Vatandaşlarımızın yargı sistemlerinin işleyişi ile ilgili olarak sorunlarına da değinmek gerekiyor.
Adaletin tecellisinin gecikmesi tutukluluğu fiili bir mahkumiyet durumuna dönüştürmemesi gerekir. Gerekli yasal düzenlemeler en kısa sürede hayata geçirilmeli."
"Yeni bir siyaset dili oluşturulmalı"
Gül, yeni bir siyaset dilinin oluşturulması gerektiğini de vurguladı.
Gül, yasama yılının, demokrasinin iki temel mekanizmasının işlediği bir zaman diliminin ortasına geldiğini, öncesinde Türkiye'nin siyasi tarihi açısından çok yönlü anlamları olan bir referandum gerçekleştirildiğini, yasama yılının sonlarında ise milletvekili genel seçiminin yapılacağını anımsattı. Gül, "Demokrasimizin temel kurum ve mekanizmalarıyla ne kadar olgunlaştığını, çoğulcu demokratik normlara uyum yönünde ne kadar mesafe alındığını gösteren bu süreç, yeni yasama yılının anlamlı ve önemli bir çalışma dönemi olacağını göstermektedir" dedi.
"Anayasayı sivil irade hazırlamalı"
Gül, yeni bir anayasanın, tamamen sivil bir irade tarafından hazırlanması ihtiyacının, bugün çok açık olduğunu bildirdi.

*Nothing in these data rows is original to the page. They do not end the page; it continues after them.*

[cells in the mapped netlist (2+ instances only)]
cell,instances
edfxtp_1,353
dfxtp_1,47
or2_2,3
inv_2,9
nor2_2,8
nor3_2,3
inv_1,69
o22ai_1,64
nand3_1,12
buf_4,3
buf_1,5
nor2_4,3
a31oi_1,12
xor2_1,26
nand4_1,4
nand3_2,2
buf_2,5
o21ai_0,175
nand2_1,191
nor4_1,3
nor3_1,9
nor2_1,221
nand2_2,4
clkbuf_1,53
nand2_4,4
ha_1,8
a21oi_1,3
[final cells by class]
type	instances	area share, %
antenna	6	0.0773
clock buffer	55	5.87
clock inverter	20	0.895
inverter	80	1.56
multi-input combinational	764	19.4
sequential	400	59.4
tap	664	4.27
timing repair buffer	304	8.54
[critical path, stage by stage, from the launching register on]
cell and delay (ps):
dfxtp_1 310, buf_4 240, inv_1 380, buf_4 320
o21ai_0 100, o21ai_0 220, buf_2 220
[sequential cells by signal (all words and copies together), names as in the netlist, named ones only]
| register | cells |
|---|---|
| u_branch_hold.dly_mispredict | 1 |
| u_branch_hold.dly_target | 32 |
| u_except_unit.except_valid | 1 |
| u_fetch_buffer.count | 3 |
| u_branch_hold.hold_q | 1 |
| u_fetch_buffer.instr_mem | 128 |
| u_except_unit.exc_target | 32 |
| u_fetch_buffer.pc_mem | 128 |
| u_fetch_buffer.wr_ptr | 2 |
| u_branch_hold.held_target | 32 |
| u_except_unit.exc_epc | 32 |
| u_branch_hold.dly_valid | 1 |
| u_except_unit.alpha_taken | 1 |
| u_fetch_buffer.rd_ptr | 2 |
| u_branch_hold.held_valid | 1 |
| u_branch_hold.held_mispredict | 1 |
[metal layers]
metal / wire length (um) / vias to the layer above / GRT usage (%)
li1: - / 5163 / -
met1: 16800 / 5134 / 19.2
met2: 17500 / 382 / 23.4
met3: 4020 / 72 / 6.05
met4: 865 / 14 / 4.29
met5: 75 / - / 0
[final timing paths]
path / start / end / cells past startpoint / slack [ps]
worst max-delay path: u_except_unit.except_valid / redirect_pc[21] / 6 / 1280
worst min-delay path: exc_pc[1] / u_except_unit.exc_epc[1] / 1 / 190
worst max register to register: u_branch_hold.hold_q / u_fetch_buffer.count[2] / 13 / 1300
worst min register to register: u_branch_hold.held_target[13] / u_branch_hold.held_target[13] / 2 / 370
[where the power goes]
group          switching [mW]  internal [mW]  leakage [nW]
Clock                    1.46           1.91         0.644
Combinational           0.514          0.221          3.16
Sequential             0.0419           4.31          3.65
File: config.mk
export PLATFORM = sky130hd
export DESIGN_NAME = limn_core
export DESIGN_NICKNAME = d
export VERILOG_FILES = /design/src/hdl/limn_pkg.sv /design/src/hdl/limn_decode.sv /design/src/hdl/limn_regfile.sv /design/src/hdl/limn_alu.sv /design/src/hdl/limn_branch.sv /design/src/hdl/limn_core.sv
export VERILOG_INCLUDE_DIRS = /design/src /design/src/hdl
export SDC_FILE = /design/constraint.sdc
export NUM_CORES = 2
export LEC_CHECK = 0
export ABC_CLOCK_PERIOD_IN_PS = 18600
export BUFFER_PORTS_ARGS = -buffer_cell sky130_fd_sc_hd__buf_4
export CAP_MARGIN = 5
export CELL_PAD_IN_SITES_DETAIL_PLACEMENT = 1
export CELL_PAD_IN_SITES_GLOBAL_PLACEMENT = 2
export CORE_UTILIZATION = 45
export CTS_CLUSTER_DIAMETER = 120
export DETAILED_ROUTE_END_ITERATION = 8
export GPL_ROUTABILITY_DRIVEN = 0
export PLACE_DENSITY_LB_ADDON = 0.1
export SYNTH_ARGS = -nofsm -noshare
export SYNTH_HDL_FRONTEND = slang
export SYNTH_HIERARCHICAL = 1
export SYNTH_SLANG_ARGS = --single-unit
File: constraint.sdc
create_clock -name clk -period 18.6 [get_ports clk]
set_clock_uncertainty 0.1 [all_clocks]
set_input_delay 0.93 -clock clk [delete_from_list [all_inputs] [get_ports clk]]
set_output_delay 0.93 -clock clk [all_outputs]
set_load 0.05 [all_outputs]
[config.mk]
export PLATFORM = sky130hd
export DESIGN_NAME = dataPath
export DESIGN_NICKNAME = d
export VERILOG_FILES = /design/src/hdl/cpuPkg.sv /design/src/hdl/dataPath.sv
export VERILOG_INCLUDE_DIRS = /design/src /design/src/hdl
export SDC_FILE = /design/constraint.sdc
export NUM_CORES = 1
export LEC_CHECK = 0
export BUFFER_PORTS_ARGS = -buffer_cell sky130_fd_sc_hd__buf_4
export CAP_MARGIN = 20
export CORE_ASPECT_RATIO = 0.6
export CORE_MARGIN = 2
export CORE_UTILIZATION = 45
export CTS_CLUSTER_DIAMETER = 50
export CTS_CLUSTER_SIZE = 12
export DETAILED_ROUTE_END_ITERATION = 6
export GPL_TIMING_DRIVEN = 0
export PLACE_DENSITY = 0.71
export RECOVER_POWER = 50
export SYNTH_ARGS = -nofsm -noshare
export SYNTH_HDL_FRONTEND = slang
export SYNTH_SLANG_ARGS = --single-unit
[constraint.sdc]
create_clock -name clk -period 8.8 [get_ports clk]
set_input_delay 1.76 -clock clk [delete_from_list [all_inputs] [get_ports clk]]
set_output_delay 1.76 -clock clk [all_outputs]
set_load 0.01 [all_outputs]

"Dünyanın en yetkin demokratik kurumlarını dahi kursanız, onlara eşlik eden, onları mümkün kılan ve değerini artıran bir kültür geliştiremezseniz o demokrasilerin, kalıcı bir ehemmiyeti ve değeri yoktur" diyen Gül, sözlerini şöyle sürdürdü:
"Şüphesiz, demokrasi sadece seçimlerden ibaret değildir. Demokrasi bir şekil meselesi olduğu kadar, bir içerik meselesidir aynı zamanda. Kuşkusuz demokratik süreç seçimlerle başlar, halkın tercihlerine saygı duymakla başlar... Ve oradan itibaren, o seçimleri aşan vizyon, irade ve kurumlarla beraber, demokrasimiz genişleyerek ve derinleşerek yoluna devam eder. Bu yolda, açıktır ki henüz kat edilecek çok mesafemiz var.
Yetkin bir demokratik kültür ve uzlaşı ahlakını geliştirmek sadece siyasetçilere düşen bir görev olarak görülmemelidir. Bu konuda, yasama, yargı ve yürütmenin ve tüm devlet kurumlarının, sivil toplumun, bürokrasinin sorumluluğu da bulunmaktadır. İşte bu çerçevede, son referandumun en önemli kazanımı, kuşkusuz, milletin kendi seçtiği temsilcileri tarafından hazırlanmış bir değişikliğin, milletin bizzat kendisi tarafından onaylanmış olmasıdır. Ancak, bu değişiklikler, önemli olmakla beraber, yeterli değildir. Yeni bir anayasanın, tamamen sivil bir irade tarafından hazırlanması ihtiyacı bugün çok açıktır."